WHAT TO DO: Give back exactly the lines of the material below that start at the line containing "timing,clock.fmax,0.712,GHz" and end at the line containing "power_and_ir_drop,worst_ir_drop_vdd,0.000645,V", and no others.

RECORDS SUPPLIED:
- - -
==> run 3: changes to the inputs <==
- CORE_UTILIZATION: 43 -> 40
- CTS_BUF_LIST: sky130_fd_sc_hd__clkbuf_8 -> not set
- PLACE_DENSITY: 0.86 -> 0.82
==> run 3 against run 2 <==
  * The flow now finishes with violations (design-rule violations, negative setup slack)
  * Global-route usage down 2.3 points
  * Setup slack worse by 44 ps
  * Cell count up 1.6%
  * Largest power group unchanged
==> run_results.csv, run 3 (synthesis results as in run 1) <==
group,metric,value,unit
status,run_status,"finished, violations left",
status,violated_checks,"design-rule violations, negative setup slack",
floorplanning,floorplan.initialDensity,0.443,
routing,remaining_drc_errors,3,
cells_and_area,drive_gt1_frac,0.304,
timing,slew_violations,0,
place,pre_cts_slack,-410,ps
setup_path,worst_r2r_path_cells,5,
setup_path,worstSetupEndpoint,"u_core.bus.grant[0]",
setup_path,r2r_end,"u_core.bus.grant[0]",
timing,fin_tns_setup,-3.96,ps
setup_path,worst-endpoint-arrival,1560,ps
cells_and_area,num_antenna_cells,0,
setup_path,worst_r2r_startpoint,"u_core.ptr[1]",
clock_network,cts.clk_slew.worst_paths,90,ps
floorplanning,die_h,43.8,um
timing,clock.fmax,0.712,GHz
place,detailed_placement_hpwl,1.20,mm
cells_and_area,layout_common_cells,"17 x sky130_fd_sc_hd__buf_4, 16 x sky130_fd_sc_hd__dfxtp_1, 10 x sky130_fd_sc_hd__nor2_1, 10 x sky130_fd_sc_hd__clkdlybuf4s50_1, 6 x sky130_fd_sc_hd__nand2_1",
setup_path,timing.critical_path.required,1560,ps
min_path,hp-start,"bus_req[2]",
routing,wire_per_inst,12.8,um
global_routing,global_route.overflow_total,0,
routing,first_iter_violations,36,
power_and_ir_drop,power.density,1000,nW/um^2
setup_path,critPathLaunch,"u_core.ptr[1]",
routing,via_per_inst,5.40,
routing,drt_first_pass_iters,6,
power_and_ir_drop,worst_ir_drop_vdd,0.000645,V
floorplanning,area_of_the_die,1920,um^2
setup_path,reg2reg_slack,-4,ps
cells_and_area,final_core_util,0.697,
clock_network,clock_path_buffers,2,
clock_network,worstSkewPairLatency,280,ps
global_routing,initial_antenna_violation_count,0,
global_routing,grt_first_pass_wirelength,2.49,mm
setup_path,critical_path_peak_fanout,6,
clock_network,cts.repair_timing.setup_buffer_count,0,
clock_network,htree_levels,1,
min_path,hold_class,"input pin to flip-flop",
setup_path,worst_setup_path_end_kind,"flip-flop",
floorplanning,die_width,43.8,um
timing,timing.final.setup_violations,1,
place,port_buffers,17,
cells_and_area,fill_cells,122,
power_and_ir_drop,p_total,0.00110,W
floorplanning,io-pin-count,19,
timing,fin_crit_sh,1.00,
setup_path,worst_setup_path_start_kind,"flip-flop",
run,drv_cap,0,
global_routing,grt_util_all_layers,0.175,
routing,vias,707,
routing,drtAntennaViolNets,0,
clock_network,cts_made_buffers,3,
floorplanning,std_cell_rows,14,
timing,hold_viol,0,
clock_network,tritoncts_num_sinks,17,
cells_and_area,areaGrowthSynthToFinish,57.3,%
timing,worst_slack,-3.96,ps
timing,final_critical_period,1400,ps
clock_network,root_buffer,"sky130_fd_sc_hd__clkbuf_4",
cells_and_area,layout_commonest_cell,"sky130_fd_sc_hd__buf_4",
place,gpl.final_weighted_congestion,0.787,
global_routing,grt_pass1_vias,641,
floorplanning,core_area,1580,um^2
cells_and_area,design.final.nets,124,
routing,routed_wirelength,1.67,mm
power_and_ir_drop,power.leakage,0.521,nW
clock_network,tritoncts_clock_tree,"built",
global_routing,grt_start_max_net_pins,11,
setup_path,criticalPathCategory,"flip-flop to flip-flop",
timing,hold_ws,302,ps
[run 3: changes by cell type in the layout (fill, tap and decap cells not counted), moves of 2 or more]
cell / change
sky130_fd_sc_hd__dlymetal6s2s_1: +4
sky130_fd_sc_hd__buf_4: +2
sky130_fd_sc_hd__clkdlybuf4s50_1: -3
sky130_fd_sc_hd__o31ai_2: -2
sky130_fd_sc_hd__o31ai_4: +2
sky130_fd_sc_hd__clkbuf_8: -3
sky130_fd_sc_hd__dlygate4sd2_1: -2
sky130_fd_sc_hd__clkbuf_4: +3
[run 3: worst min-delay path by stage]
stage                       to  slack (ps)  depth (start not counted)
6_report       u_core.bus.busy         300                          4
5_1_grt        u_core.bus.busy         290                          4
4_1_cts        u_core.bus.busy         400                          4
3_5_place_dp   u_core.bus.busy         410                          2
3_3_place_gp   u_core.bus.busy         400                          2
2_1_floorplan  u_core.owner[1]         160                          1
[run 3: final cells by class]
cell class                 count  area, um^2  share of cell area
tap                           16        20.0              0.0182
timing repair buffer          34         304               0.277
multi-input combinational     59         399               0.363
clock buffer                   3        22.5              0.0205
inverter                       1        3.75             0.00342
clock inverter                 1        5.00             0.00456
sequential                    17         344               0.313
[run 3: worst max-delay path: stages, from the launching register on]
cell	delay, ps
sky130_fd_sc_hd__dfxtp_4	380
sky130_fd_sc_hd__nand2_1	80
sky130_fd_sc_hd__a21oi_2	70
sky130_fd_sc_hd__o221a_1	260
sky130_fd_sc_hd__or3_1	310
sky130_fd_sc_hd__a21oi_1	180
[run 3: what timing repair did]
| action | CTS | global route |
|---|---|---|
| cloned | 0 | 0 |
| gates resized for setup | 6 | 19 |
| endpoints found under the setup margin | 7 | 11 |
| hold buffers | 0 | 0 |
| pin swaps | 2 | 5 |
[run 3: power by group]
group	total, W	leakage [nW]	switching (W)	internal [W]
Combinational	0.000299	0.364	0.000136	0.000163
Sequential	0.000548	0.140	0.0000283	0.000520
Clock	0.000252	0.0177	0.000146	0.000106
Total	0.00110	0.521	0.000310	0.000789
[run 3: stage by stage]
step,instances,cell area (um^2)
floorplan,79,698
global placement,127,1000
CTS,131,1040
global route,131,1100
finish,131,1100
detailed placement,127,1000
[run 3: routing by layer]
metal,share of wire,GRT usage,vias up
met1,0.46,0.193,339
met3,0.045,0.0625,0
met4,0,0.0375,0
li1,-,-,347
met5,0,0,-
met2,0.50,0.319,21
- - -
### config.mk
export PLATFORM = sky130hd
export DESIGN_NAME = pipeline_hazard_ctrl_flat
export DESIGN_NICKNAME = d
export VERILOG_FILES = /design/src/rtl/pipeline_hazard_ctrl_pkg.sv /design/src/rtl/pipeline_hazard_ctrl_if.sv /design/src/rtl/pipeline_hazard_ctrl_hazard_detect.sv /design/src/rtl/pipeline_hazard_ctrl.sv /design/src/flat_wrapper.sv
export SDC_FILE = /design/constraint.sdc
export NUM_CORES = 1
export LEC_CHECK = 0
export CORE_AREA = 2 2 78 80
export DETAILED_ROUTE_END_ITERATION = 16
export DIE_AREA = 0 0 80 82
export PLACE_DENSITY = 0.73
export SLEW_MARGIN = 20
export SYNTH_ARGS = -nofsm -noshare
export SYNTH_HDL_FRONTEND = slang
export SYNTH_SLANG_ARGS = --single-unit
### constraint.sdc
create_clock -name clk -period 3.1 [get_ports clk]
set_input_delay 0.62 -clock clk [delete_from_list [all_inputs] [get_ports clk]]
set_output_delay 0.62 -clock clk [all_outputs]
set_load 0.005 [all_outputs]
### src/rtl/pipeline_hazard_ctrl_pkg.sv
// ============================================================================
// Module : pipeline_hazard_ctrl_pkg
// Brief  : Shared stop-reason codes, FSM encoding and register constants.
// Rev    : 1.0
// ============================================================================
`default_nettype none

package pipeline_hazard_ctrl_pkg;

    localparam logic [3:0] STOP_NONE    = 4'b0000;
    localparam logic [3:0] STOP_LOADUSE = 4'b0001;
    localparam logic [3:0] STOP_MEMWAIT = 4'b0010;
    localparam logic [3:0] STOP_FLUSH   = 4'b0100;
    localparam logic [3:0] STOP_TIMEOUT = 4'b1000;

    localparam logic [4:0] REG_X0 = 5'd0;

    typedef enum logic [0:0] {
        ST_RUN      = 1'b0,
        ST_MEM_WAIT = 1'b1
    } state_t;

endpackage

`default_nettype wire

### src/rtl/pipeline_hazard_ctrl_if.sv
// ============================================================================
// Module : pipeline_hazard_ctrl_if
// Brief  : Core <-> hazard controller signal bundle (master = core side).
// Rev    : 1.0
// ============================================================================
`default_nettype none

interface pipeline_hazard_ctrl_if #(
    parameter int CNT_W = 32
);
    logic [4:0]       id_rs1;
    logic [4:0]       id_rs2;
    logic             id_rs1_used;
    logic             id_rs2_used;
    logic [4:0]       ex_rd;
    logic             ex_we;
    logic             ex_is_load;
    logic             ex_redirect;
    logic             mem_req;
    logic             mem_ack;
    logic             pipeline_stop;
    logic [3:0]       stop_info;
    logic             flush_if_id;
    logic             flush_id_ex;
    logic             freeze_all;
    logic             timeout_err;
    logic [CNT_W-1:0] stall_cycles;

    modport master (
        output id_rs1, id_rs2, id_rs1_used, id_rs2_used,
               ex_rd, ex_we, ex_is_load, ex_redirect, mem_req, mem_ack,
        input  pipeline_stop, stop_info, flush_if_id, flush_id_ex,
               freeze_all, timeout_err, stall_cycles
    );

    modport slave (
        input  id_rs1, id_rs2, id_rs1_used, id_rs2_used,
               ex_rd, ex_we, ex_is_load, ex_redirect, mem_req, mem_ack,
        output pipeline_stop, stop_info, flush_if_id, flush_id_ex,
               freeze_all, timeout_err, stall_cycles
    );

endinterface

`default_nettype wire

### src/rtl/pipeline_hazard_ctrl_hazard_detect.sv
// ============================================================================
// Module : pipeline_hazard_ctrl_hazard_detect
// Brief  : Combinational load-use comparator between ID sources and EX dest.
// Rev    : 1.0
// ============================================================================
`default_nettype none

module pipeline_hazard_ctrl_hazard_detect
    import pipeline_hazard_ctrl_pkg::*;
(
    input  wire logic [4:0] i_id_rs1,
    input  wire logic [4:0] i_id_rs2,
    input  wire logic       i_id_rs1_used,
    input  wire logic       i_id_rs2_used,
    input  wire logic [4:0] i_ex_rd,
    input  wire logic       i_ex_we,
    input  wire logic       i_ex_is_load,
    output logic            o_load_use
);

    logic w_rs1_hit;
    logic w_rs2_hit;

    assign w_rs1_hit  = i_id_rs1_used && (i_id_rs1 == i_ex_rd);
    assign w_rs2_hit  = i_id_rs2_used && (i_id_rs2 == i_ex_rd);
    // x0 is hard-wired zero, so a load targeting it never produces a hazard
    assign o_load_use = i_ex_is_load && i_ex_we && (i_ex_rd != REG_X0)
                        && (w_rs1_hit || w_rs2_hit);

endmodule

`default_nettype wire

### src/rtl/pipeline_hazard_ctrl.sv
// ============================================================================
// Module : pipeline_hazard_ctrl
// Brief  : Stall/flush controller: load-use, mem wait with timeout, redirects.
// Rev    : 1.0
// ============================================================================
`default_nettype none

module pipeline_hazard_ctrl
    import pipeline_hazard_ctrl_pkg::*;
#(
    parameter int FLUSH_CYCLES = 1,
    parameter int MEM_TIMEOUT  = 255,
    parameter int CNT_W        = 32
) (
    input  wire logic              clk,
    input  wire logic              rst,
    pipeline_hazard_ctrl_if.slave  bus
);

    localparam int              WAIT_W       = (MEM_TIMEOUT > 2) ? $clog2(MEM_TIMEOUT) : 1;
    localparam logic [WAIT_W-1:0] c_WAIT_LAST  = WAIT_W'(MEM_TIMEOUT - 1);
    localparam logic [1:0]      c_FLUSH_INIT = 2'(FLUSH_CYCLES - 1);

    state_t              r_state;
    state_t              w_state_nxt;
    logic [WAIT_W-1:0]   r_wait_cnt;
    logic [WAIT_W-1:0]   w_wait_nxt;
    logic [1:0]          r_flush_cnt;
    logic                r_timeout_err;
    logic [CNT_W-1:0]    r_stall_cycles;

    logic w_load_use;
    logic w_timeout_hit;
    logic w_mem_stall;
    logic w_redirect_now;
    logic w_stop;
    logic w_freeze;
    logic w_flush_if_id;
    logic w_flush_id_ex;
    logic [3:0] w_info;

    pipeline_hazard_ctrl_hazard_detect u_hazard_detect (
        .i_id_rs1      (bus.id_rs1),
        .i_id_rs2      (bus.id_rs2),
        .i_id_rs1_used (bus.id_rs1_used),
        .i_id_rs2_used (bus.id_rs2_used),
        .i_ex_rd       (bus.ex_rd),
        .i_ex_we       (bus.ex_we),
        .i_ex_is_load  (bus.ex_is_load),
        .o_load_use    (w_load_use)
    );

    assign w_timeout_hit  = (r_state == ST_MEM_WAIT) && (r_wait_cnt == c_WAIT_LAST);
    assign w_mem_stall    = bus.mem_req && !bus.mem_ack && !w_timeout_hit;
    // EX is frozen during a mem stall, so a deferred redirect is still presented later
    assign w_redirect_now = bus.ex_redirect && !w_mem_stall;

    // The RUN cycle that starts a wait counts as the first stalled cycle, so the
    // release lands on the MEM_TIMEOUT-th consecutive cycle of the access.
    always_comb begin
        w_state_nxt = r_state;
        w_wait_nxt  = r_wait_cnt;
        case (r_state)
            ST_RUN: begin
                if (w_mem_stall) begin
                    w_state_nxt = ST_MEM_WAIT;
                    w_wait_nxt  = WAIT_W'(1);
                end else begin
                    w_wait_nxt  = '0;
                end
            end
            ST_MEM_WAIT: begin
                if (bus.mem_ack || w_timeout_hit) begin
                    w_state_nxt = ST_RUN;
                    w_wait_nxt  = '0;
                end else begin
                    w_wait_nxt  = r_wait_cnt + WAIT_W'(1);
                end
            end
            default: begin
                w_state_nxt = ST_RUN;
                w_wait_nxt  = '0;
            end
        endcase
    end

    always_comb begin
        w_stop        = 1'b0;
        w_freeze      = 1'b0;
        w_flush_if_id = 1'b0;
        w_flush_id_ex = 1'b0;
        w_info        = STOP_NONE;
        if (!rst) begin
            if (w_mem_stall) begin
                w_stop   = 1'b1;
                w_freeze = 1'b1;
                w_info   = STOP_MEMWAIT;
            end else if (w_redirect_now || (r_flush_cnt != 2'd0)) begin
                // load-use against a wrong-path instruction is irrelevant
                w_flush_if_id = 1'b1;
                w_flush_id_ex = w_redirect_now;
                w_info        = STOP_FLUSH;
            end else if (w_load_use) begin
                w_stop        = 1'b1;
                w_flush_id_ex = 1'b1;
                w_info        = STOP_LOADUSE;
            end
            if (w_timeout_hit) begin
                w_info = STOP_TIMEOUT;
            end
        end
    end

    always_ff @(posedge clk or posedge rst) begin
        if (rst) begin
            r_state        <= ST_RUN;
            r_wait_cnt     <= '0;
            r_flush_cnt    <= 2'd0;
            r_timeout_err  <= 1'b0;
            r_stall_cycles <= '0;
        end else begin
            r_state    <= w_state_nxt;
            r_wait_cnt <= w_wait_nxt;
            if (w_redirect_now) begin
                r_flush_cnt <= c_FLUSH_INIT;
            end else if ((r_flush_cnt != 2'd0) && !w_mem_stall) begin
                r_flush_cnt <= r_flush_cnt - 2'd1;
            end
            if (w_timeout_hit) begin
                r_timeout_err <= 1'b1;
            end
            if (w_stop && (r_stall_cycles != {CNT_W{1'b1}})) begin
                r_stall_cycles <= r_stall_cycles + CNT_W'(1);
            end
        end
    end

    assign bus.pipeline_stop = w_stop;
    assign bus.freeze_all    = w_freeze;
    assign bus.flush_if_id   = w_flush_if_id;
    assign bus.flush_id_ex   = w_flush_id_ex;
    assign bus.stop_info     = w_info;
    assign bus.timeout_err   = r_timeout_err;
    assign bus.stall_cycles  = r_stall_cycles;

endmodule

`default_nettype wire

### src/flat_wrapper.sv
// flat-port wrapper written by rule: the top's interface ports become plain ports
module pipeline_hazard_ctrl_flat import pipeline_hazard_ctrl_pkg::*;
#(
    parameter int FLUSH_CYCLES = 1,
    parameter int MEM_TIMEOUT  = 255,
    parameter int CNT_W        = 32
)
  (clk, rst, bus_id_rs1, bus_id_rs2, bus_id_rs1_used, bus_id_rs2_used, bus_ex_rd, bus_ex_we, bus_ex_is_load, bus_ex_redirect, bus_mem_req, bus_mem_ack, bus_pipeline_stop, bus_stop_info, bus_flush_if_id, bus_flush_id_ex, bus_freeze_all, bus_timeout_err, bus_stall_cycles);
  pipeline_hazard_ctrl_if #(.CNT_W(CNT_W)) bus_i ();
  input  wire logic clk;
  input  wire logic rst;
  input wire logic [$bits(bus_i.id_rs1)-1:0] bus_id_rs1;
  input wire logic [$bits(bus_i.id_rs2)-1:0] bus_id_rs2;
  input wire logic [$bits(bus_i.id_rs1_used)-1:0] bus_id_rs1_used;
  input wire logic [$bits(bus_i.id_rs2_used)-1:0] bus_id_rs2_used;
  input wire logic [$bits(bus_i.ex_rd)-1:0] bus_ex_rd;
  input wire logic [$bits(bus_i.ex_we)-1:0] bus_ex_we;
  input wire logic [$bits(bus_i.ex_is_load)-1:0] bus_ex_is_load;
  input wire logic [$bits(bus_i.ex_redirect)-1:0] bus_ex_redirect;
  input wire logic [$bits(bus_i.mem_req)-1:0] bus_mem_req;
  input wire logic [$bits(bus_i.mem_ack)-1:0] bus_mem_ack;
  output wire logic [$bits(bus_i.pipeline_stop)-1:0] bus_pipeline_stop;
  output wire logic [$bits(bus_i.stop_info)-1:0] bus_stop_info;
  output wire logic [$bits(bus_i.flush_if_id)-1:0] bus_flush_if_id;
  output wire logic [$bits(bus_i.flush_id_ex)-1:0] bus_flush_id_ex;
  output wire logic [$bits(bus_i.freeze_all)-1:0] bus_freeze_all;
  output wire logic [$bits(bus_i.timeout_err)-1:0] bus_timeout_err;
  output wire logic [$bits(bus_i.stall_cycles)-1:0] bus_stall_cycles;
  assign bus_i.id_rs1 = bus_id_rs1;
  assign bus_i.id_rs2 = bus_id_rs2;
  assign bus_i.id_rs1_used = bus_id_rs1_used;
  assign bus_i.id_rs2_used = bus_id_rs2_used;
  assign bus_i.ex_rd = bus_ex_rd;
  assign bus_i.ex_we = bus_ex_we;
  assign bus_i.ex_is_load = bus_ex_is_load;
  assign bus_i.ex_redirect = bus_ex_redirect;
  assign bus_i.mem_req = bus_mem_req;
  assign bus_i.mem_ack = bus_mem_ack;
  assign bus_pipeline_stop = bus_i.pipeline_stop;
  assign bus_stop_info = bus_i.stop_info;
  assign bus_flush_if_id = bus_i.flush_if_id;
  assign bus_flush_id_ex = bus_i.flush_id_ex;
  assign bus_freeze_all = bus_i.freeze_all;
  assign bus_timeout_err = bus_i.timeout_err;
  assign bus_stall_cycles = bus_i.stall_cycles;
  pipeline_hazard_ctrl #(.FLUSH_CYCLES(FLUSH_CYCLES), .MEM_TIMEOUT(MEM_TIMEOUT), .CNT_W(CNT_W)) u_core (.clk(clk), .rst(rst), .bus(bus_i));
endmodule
- - -
FINISHED EXERCISE:
timing,clock.fmax,0.712,GHz
place,detailed_placement_hpwl,1.20,mm
cells_and_area,layout_common_cells,"17 x sky130_fd_sc_hd__buf_4, 16 x sky130_fd_sc_hd__dfxtp_1, 10 x sky130_fd_sc_hd__nor2_1, 10 x sky130_fd_sc_hd__clkdlybuf4s50_1, 6 x sky130_fd_sc_hd__nand2_1",
setup_path,timing.critical_path.required,1560,ps
min_path,hp-start,"bus_req[2]",
routing,wire_per_inst,12.8,um
global_routing,global_route.overflow_total,0,
routing,first_iter_violations,36,
power_and_ir_drop,power.density,1000,nW/um^2
setup_path,critPathLaunch,"u_core.ptr[1]",
routing,via_per_inst,5.40,
routing,drt_first_pass_iters,6,
power_and_ir_drop,worst_ir_drop_vdd,0.000645,V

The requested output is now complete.